Samuel Alatri (1805 in Rome - May 20, 1889 in Rome) was an Italian politician, communal worker, and orator. For more than sixty years he led the Jewish community of his native city, and bore the brunt of its contests for religious and political freedom.

==Career==
His public career began at an early age. When only twenty-three years old he was called upon to enter the council of the community, the material and spiritual interests of which he thereafter served with zeal and devotion. From 1840 to 1865, he made annual tours to foreign countries, coming thereby in contact with prominent Jews in France and England, who inspired him with new hopes and encouraged him to persevere in the struggle for justice. Knowing, however, that, in order to lead to happiness, freedom must be supplemented by education, Alatri devoted his special attention to foreign scholastic institutions, accumulating experience which he used for the benefit of the Talmud Torah in Rome. The Roman Jews looked upon him as their legitimate leader and chose him as spokesman of the deputations that annually waited on the pope (Pope Gregory XVI). The latter, though hostile to all progress, could not help being charmed by the oratorical gifts of Alatri, whom he nicknamed "our Cicero," and to whom, on one occasion, he said: "Whenever you have to defend a case of liberty and humanity, come to me." Alatri's influence with the pontiff proved effective only in individual cases, the general position of the Jews remaining as precarious as before.

With the election of Pope Pius IX, who at first showed himself a friend of progress, Alatri redoubled his activities and entered into association with some of the most influential men of Rome. In appreciation of his intellectual and moral qualities he was elected a director of the Pope's Bank, later the Banca Romana; and it is an undisputed fact that the crisis which threatened that institution in 1853 was warded off by Alatri's foresight.

Alatri's efforts on behalf of his brethren were crowned with success in 1870, when King Victor Emmanuel entered Rome and put an end to the temporal power of the pope.

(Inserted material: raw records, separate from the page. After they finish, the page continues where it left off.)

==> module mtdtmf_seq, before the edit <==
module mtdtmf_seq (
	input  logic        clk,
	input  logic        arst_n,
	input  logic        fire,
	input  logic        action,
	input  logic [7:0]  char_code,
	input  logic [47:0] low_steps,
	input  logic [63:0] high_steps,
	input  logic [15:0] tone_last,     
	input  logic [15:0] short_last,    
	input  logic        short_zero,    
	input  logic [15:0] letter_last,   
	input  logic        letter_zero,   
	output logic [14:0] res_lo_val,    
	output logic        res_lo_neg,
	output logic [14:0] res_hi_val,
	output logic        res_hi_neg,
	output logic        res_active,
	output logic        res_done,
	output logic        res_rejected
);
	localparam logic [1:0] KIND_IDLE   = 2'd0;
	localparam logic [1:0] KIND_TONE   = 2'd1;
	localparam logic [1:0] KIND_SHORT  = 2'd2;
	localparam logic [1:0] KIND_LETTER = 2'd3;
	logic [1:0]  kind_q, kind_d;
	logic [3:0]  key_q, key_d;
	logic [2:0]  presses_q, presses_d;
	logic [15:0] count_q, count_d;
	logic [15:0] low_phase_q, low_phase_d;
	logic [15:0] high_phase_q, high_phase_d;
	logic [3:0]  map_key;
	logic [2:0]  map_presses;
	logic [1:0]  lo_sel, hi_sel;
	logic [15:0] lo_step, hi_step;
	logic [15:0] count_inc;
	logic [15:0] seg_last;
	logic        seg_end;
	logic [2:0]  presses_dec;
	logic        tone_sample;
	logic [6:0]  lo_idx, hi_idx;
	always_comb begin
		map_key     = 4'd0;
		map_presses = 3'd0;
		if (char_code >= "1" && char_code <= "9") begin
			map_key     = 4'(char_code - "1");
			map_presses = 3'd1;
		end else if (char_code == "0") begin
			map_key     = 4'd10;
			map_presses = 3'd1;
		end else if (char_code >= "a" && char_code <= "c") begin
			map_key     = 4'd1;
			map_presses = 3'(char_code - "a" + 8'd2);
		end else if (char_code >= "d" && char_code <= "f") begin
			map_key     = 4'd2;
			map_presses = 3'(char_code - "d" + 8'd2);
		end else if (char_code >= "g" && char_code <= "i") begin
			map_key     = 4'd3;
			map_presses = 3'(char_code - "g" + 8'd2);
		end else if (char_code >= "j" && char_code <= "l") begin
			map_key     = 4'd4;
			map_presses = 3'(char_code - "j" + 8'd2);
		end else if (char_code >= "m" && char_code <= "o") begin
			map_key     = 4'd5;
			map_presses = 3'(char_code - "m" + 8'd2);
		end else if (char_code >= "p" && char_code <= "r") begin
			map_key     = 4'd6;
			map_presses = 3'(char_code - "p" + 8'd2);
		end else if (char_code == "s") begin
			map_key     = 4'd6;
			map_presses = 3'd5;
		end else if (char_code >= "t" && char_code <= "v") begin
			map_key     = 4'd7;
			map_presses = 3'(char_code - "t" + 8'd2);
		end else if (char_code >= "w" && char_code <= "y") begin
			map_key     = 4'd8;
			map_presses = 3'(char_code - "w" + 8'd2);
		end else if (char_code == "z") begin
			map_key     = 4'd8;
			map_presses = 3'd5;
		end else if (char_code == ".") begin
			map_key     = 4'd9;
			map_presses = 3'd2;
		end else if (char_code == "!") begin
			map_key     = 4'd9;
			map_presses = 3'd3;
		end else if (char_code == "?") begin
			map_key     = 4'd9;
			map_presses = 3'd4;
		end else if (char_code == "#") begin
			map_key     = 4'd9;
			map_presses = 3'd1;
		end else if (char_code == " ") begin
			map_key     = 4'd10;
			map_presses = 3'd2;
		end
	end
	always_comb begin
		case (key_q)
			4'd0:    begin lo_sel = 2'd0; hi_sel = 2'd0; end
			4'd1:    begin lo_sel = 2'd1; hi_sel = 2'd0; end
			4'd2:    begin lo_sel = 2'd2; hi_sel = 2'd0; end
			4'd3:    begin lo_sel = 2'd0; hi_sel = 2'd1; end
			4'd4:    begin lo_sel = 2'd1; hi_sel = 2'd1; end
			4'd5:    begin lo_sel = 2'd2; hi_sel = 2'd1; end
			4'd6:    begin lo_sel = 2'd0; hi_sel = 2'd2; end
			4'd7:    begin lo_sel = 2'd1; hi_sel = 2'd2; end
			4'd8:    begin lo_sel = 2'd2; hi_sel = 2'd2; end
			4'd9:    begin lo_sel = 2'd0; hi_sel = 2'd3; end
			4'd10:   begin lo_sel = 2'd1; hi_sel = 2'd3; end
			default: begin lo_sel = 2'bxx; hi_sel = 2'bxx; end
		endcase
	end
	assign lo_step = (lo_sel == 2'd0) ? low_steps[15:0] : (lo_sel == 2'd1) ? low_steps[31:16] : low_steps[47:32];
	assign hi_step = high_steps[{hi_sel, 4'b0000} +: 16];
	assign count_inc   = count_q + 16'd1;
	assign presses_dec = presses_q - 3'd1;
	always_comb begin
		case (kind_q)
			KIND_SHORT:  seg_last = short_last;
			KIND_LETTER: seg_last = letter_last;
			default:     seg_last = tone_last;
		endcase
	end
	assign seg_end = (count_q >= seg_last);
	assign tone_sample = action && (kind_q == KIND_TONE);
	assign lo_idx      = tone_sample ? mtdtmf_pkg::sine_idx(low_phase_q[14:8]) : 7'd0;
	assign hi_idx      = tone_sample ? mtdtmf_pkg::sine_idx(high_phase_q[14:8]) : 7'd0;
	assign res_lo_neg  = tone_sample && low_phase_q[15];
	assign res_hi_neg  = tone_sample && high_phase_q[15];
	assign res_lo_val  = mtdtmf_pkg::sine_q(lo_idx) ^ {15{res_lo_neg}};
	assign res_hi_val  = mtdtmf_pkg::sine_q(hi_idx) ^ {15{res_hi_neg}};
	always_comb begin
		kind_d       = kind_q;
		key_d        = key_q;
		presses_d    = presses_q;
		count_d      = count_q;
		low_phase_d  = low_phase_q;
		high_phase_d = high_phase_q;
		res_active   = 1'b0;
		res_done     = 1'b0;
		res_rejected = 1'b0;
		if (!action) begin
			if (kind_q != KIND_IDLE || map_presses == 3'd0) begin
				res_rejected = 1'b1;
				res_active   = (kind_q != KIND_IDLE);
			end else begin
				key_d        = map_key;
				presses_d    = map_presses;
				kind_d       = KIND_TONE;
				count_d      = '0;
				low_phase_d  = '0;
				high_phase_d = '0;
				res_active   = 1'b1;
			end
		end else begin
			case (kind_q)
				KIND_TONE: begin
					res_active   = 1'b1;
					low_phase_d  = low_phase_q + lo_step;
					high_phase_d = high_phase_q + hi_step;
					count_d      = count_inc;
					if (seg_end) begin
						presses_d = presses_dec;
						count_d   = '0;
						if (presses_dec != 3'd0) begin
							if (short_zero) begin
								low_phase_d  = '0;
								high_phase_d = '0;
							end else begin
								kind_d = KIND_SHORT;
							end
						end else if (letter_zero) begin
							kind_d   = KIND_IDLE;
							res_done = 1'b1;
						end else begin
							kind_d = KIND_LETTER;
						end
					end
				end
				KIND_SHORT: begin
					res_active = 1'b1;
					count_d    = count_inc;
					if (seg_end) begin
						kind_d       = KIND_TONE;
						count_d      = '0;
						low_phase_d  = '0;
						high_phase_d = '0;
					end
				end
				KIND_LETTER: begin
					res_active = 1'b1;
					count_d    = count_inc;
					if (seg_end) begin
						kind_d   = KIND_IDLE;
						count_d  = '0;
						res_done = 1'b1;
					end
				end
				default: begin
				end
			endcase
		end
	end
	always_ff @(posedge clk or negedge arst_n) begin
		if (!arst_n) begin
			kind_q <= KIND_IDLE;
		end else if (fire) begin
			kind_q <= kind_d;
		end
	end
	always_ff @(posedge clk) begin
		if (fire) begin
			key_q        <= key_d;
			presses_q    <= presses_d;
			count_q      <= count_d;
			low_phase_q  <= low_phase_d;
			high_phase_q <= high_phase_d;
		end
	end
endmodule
Background: an optimization exercise with open tools, aiming at small area, a short achievable clock period and few clock cycles. Do not read the settings as production practice. Function was checked by simulation only, so behaviour that the tests miss may differ from the original. Power figures rest on the tool's default switching activity, not on a simulated workload.

## peak_interval_rate_estimator
module peak_interval_rate_estimator #(
    parameter int DEPTH = pire_pkg::DEPTH_DEFAULT
) (
    input  logic                           clk,
    input  logic                           rst_n,
    input  logic                           start,
    output logic                           busy,
    input  logic [10:0]                    cmd,
    output logic [20:0]                    result,
    output logic                           result_valid,
    input  logic                           cfg_valid,
    output logic                           cfg_ready,
    input  logic [pire_pkg::SPACING_W-1:0] cfg_data
);
make LEC_CHECK=0 CAP_MARGIN=20 CORE_MARGIN=2 CORE_UTILIZATION=40 SETUP_SLACK_MARGIN=2.8 SLEW_MARGIN=20 finish   # period 5.5 ns
run.sh (not shown) runs the stock make flow with config.mk's settings and CLKGATE_MAP_FILE= SYNTH_SCRIPT=/design/flow/synth_recipe.tcl, a recipe that flattens the netlist after the stock synthesis.
The starting point passed the timing, DRC and antenna checks.
Testbench counts at the start, summed over its fixed seeds: cycles 7,960.
Change:
Settings changed: PLACE_DENSITY set to 0.75, SETUP_SLACK_MARGIN 2.8 to 2.6.
=> The new run completed with no timing, DRC or antenna violations; setup slack is better by 0.0077 ns; first-iteration DRC count climbs by 5.8%; via count drops by 0.33%; global-route usage drops by 0.89 points; combinational power drops by 14%; clock-buffer cell count drops by 20; synthesized cell count is unchanged; total power drops by 3.9%; worst hold slack is worse by 0.016 ns; sequential power barely changes; routed wire length drops by 2.7%.

========
Starting RTL as in the previous note.
Design peak_interval_rate_estimator, start of the top module:
module peak_interval_rate_estimator #(
    parameter int DEPTH = pire_pkg::DEPTH_DEFAULT
) (
    input  logic                           clk,
    input  logic                           rst_n,
    input  logic                           start,
    output logic                           busy,
    input  logic [10:0]                    cmd,
    output logic [20:0]                    result,
    output logic                           result_valid,
    input  logic                           cfg_valid,
    output logic                           cfg_ready,
    input  logic [pire_pkg::SPACING_W-1:0] cfg_data
);
==> flow/config.mk <==
export PLATFORM = sky130hd
export DESIGN_NAME = peak_interval_rate_estimator
export DESIGN_NICKNAME = peak_interval_rate_estimator
export VERILOG_FILES = /design/flow/design.v
export SDC_FILE = /design/flow/constraint.sdc
export NUM_CORES = 4
export LEC_CHECK = 0
export ABC_AREA = 1
export CAP_MARGIN = 20
export CORE_MARGIN = 2
export CORE_UTILIZATION = 40
export SETUP_SLACK_MARGIN = 2.6
export SLEW_MARGIN = 20
==> flow/constraint.sdc <==
create_clock -name core_clock -period 5.5 [get_ports {clk}]
set_input_delay 1.1000 -clock core_clock [delete_from_list [all_inputs] [get_ports {clk}]]
set_output_delay 1.1000 -clock core_clock [all_outputs]
set_load 0.01 [all_outputs]
Testbench counts at the start, summed over its fixed seeds: cycles 7,960.
Change:
SETUP_SLACK_MARGIN = 3.2   (was 2.6)
Final area went up by about 4%; global-route usage went up by 1.3 points; total power went up by about 8%; non-clock buffer count went up by 112; synthesized cell count is unchanged; synthesized area is unchanged; count of clock-buffer cells in the layout went up by 17; clock skew went down by 0.0097 ns.
Change:
ABC_AREA = unset   (was 1)
SETUP_SLACK_MARGIN = 2.3   (was 3.2)
Register-to-register slack is worse by 0.53 ns.
Worst hold slack stays flat.
Area after synthesis is lower by about 4%.
First-iteration DRC count is lower by about 4.4%.
Total power is lower by about 18%.
Clock power is higher by about 5%.

========
Starting RTL as in the previous note.
==> flow/design.v (excerpt) <==
module peak_interval_rate_estimator #(
    parameter int DEPTH = pire_pkg::DEPTH_DEFAULT
) (
    input  logic                           clk,
    input  logic                           rst_n,
    input  logic                           start,
    output logic                           busy,
    input  logic [10:0]                    cmd,
    output logic [20:0]                    result,
    output logic                           result_valid,
    input  logic                           cfg_valid,
    output logic                           cfg_ready,
    input  logic [pire_pkg::SPACING_W-1:0] cfg_data
);
export LEC_CHECK = 0
export ABC_AREA = 1
export CAP_MARGIN = 20
export CORE_MARGIN = 2
export CORE_UTILIZATION = 40
export SETUP_SLACK_MARGIN = 2.4
export SLEW_MARGIN = 20
create_clock -name core_clock -period 5.5 [get_ports {clk}]
Testbench counts at the start, summed over its fixed seeds: cycles 7,960.
Rerun with:
--- a/flow/config.mk
+++ b/flow/config.mk
@@ -6,8 +6,7 @@
 export NUM_CORES = 4
 export LEC_CHECK = 0
-export ABC_AREA = 1
 export CAP_MARGIN = 20
 export CORE_MARGIN = 2
 export CORE_UTILIZATION = 40
-export SETUP_SLACK_MARGIN = 2.4
+export SETUP_SLACK_MARGIN = 2.6
 export SLEW_MARGIN = 20
=> The new run completed without violations; combinational power came out lower by about 33%; area after synthesis came out lower by about 4%; via count came out lower by 9.8%.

On Oct. 2 of that year a deputation, of which Alatri was a member, handed over to the king the result of the plebiscite by which the inhabitants of the Papal Territories declared in favor of annexation to the Kingdom of Italy. Alatri was then appointed one of the commissioners to reduce to order the chaotic finances of the city. He acquitted himself with conspicuous success and was elected to Parliament of Italy by the second district of the city of Rome. He was entrusted with the task of adjusting the Italian budget. Party life, however, was not congenial to him, and after a few years of parliamentary activity he returned to the narrower sphere of the city and the Jewish community.

==Personal life==
Alatri's son Giacomo Alatri was born in Rome in 1833.

==Death==
The services rendered by Alatri to his native city were acknowledged by the syndic of Rome, who at Alatri's funeral said: "The city of Rome loved him like a father, and now she mourns his death like that of a father." The following are some of his published speeches: "Discorsi al Dottor Albert Cohn," 1870; "Discorso Pronunziato nella Scuola del Tempio il 23 Aprile, 1881"; "Parole in Occasione della Professione di Fede," 1883; "Per la Inaugurazione del Collegio Rabbinico Italiano Celebrata il 15 Gennaio, 1887, nella Scuola del Tempio."